Placeholder often is used as an alternative to a label. It's intended to provide a more visually compact presentation. Sometimes, such controls have a button next to them further indicating the function. Consider the placeholder and/or placeholder-like display at the following sites: http://www.apple.com/ https://us.etrade.com/ http://www.reddit.com/ http://digg.com/news I don't think any of these would benefit from a visible label. I would suggest instead a requirement that placeholder should be exposed to assistive technologies as a label if there is no actual programatically associated label.
EDITOR'S RESPONSE: This is an Editor's Response to your comment. If you are satisfied with this response, please change the state of this bug to CLOSED. If you have additional information and would like the editor to reconsider, please reopen this bug. If you would like to escalate the issue to the full HTML Working Group, please add the TrackerRequest keyword to this bug, and suggest title and text for the tracker issue; or you may create a tracker issue yourself, if you are able to do so. For more details, see this document: http://dev.w3.org/html5/decision-policy/decision-policy.html Status: Rejected Change Description: no spec change Rationale: There's no problem here. Yes, browsers have to implement their UI accessibly, but the spec doesn't preclude that.
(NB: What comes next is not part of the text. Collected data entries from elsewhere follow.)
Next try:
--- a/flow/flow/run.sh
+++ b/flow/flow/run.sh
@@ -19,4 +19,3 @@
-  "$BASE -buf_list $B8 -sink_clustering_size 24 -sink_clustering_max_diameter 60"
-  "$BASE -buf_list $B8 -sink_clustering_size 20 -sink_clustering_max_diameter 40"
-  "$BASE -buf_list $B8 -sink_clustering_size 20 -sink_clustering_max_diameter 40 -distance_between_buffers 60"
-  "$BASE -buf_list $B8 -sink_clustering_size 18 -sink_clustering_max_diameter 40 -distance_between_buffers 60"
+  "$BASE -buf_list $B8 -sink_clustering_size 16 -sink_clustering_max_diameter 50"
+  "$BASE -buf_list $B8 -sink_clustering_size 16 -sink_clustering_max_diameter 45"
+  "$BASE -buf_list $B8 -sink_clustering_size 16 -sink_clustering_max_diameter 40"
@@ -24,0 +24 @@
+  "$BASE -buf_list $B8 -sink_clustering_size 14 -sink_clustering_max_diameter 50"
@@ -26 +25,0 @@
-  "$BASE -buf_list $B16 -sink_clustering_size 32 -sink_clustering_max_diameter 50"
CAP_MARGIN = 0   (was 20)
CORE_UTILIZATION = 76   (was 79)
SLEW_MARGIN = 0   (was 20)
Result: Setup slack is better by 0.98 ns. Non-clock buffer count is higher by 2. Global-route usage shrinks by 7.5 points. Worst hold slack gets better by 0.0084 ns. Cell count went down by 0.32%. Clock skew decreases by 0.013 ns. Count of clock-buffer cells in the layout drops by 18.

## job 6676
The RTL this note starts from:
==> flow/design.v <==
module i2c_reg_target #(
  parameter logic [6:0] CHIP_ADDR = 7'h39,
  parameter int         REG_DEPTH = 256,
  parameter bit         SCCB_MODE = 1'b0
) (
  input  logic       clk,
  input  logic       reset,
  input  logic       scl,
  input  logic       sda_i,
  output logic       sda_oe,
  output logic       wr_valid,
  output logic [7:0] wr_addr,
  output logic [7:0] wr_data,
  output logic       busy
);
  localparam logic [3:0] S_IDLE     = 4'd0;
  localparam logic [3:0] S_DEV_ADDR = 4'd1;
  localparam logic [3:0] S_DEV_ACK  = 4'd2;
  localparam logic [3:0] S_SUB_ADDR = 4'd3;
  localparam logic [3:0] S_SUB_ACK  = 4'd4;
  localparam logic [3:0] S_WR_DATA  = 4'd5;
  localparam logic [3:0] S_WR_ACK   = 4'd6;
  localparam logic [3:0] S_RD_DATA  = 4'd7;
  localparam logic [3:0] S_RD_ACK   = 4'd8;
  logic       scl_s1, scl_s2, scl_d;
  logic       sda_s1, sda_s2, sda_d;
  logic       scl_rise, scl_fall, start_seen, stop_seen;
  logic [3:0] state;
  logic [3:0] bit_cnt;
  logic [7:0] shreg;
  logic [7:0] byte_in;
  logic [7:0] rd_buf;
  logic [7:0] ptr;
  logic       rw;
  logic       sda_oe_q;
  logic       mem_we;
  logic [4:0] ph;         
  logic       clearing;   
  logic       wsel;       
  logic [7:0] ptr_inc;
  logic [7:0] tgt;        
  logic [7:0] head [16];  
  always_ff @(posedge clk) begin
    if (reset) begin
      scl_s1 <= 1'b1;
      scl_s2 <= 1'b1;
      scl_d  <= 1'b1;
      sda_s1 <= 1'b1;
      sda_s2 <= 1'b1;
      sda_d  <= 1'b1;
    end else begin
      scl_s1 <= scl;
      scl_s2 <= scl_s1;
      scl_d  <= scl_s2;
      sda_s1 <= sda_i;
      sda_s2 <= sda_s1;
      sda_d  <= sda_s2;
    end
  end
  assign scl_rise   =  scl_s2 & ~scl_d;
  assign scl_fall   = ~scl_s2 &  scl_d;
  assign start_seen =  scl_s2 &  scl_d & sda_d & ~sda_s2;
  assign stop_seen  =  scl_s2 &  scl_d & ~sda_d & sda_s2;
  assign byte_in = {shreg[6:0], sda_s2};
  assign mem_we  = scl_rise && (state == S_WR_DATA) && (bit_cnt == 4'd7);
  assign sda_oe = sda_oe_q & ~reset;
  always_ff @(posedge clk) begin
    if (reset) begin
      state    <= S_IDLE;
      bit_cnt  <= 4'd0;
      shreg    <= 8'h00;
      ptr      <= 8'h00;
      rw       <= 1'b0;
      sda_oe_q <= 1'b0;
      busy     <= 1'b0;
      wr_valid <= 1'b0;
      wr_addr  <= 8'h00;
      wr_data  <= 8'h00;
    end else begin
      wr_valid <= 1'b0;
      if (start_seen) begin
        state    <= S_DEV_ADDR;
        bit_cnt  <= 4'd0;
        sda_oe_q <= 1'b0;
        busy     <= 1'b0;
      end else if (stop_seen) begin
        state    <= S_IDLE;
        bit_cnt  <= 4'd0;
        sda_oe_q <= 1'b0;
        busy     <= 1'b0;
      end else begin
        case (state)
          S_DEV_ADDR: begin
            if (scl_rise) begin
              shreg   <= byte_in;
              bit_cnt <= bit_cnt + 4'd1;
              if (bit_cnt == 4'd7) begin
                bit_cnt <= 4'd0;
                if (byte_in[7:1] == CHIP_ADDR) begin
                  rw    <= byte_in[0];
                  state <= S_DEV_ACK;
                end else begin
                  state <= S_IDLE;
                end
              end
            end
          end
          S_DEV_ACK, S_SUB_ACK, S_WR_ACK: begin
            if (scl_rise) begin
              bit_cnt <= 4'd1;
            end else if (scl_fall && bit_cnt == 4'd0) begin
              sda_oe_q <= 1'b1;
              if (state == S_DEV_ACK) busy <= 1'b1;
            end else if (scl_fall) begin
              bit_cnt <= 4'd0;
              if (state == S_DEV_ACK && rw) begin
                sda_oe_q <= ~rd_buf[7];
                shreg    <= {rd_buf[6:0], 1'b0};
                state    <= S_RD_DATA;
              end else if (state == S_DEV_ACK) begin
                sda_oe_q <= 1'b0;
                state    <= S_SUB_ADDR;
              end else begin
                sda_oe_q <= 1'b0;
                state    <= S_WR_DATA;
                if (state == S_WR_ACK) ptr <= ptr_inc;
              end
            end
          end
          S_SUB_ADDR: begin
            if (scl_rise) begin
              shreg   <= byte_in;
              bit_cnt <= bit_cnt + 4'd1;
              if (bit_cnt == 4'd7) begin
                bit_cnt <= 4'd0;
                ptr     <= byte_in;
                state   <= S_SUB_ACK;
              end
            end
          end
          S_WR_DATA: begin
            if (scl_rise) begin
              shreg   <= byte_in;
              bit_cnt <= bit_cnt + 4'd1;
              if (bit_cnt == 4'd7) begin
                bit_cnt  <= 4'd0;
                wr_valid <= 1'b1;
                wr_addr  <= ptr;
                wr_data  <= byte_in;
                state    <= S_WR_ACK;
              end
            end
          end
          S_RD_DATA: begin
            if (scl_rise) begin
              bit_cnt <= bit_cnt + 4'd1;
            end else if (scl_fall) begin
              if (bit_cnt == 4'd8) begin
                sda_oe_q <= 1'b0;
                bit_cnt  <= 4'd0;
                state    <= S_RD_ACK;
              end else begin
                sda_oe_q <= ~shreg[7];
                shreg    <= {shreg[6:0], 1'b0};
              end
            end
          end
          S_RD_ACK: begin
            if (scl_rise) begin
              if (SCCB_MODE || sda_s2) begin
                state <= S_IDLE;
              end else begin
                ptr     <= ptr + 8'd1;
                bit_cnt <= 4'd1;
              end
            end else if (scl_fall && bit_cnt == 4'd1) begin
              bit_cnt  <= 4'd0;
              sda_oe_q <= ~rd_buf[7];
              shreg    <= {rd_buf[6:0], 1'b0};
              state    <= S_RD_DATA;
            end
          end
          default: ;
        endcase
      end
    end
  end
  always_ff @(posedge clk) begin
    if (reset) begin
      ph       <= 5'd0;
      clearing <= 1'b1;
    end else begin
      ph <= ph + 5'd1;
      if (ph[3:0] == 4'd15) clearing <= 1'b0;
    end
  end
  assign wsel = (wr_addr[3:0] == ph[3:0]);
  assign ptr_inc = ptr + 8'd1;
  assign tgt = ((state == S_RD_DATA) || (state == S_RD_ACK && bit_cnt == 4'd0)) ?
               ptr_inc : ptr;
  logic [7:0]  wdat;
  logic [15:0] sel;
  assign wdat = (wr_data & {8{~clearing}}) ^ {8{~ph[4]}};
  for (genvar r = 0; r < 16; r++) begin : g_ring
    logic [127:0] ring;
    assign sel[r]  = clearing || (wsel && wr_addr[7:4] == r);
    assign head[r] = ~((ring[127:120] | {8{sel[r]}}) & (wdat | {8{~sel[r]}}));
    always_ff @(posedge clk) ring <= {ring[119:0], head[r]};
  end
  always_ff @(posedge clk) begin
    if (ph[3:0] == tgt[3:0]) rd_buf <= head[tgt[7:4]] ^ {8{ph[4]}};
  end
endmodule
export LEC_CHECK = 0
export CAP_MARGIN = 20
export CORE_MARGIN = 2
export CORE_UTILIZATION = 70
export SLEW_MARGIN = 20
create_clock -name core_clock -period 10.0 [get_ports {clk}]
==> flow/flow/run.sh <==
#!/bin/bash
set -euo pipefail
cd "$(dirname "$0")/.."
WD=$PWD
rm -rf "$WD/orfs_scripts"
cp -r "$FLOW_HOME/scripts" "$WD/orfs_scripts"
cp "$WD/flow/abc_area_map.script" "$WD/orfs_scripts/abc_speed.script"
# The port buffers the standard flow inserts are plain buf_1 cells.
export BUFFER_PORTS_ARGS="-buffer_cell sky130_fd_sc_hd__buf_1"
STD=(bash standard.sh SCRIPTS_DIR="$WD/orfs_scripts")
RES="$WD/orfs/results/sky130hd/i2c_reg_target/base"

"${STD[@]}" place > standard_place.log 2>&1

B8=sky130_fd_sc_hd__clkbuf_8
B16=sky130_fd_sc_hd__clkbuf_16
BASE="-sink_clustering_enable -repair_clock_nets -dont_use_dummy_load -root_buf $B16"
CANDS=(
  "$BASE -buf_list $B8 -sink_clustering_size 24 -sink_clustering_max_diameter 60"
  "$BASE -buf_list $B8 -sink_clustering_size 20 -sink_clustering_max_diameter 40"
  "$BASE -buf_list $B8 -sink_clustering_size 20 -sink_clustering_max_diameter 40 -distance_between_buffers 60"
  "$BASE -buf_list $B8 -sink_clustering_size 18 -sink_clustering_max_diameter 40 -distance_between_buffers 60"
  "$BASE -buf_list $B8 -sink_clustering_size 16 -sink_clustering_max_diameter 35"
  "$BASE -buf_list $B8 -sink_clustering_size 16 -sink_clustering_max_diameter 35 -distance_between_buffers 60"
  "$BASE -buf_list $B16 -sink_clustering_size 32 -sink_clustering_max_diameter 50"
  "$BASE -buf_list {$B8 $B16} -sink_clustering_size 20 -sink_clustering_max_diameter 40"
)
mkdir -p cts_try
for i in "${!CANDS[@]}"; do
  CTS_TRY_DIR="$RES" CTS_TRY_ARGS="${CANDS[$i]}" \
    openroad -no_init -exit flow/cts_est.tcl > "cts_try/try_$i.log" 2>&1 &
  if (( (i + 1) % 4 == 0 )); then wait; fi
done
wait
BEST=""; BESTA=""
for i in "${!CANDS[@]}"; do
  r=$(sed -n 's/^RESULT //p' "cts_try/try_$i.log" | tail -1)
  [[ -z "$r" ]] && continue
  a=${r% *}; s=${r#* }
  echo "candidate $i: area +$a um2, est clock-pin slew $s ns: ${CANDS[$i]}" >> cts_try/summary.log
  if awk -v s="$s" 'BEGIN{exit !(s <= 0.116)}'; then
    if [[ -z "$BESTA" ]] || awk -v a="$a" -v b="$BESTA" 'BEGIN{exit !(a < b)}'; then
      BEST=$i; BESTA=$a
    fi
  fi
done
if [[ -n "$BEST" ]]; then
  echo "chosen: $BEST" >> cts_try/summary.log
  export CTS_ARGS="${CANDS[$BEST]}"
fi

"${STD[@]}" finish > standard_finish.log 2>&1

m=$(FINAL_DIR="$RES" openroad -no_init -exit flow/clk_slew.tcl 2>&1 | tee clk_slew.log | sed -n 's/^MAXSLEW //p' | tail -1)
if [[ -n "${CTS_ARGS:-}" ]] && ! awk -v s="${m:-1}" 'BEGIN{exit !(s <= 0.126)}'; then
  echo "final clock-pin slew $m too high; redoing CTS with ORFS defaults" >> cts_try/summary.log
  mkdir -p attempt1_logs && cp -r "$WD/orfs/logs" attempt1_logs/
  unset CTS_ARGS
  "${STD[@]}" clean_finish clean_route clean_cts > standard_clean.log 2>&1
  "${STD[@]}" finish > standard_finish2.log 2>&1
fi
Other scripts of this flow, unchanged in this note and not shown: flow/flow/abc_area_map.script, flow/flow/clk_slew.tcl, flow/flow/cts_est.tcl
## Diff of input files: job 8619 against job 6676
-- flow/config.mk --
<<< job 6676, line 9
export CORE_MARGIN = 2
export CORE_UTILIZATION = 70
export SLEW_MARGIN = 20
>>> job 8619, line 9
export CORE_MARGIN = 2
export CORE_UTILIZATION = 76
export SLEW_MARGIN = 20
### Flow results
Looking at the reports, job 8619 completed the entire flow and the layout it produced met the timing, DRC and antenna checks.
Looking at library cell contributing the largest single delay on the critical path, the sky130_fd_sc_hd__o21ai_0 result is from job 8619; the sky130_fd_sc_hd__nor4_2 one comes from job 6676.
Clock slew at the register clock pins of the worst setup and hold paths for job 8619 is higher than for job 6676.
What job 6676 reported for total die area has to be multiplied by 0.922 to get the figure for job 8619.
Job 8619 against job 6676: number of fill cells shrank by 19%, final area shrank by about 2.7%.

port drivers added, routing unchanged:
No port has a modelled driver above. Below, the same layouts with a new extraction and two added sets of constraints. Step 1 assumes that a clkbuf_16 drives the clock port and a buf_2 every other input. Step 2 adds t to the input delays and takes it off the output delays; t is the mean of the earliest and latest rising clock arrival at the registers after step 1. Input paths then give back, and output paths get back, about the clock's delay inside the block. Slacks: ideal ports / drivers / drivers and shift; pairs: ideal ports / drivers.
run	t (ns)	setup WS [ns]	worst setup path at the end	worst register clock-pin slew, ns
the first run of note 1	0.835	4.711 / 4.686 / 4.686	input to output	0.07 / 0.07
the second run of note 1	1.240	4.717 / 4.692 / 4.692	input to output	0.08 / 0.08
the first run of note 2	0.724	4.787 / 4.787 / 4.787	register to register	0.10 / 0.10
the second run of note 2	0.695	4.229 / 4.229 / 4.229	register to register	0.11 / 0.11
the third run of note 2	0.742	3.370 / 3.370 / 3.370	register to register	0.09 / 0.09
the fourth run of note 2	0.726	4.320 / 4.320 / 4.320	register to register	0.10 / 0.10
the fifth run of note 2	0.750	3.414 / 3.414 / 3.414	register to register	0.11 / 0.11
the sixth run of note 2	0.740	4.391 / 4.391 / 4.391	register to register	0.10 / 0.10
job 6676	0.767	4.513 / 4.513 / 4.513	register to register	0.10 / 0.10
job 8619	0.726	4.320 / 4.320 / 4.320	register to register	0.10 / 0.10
The placeholder attribute, this attribute can be used on form elements to predefine text that disappears as soon as the field gets focus. It's a visual indication of what is expected in the field. If, and only if, the field has no label otherwise, this placeholder text will be used to generate the AccessibleName, the name the screen reader speaks for the field when it gains focus. If the field has a label provided by the label element or an ARIA construct, the placeholder text will be ignored. For more details of a Firefox implementation see Marco Zehes Blog http://www.marcozehe.de/2010/11/09/new-accessibility-support-for-html5-elements-and-attributes/
Turns out that sometimes not doing so is legit, and we have covered the case.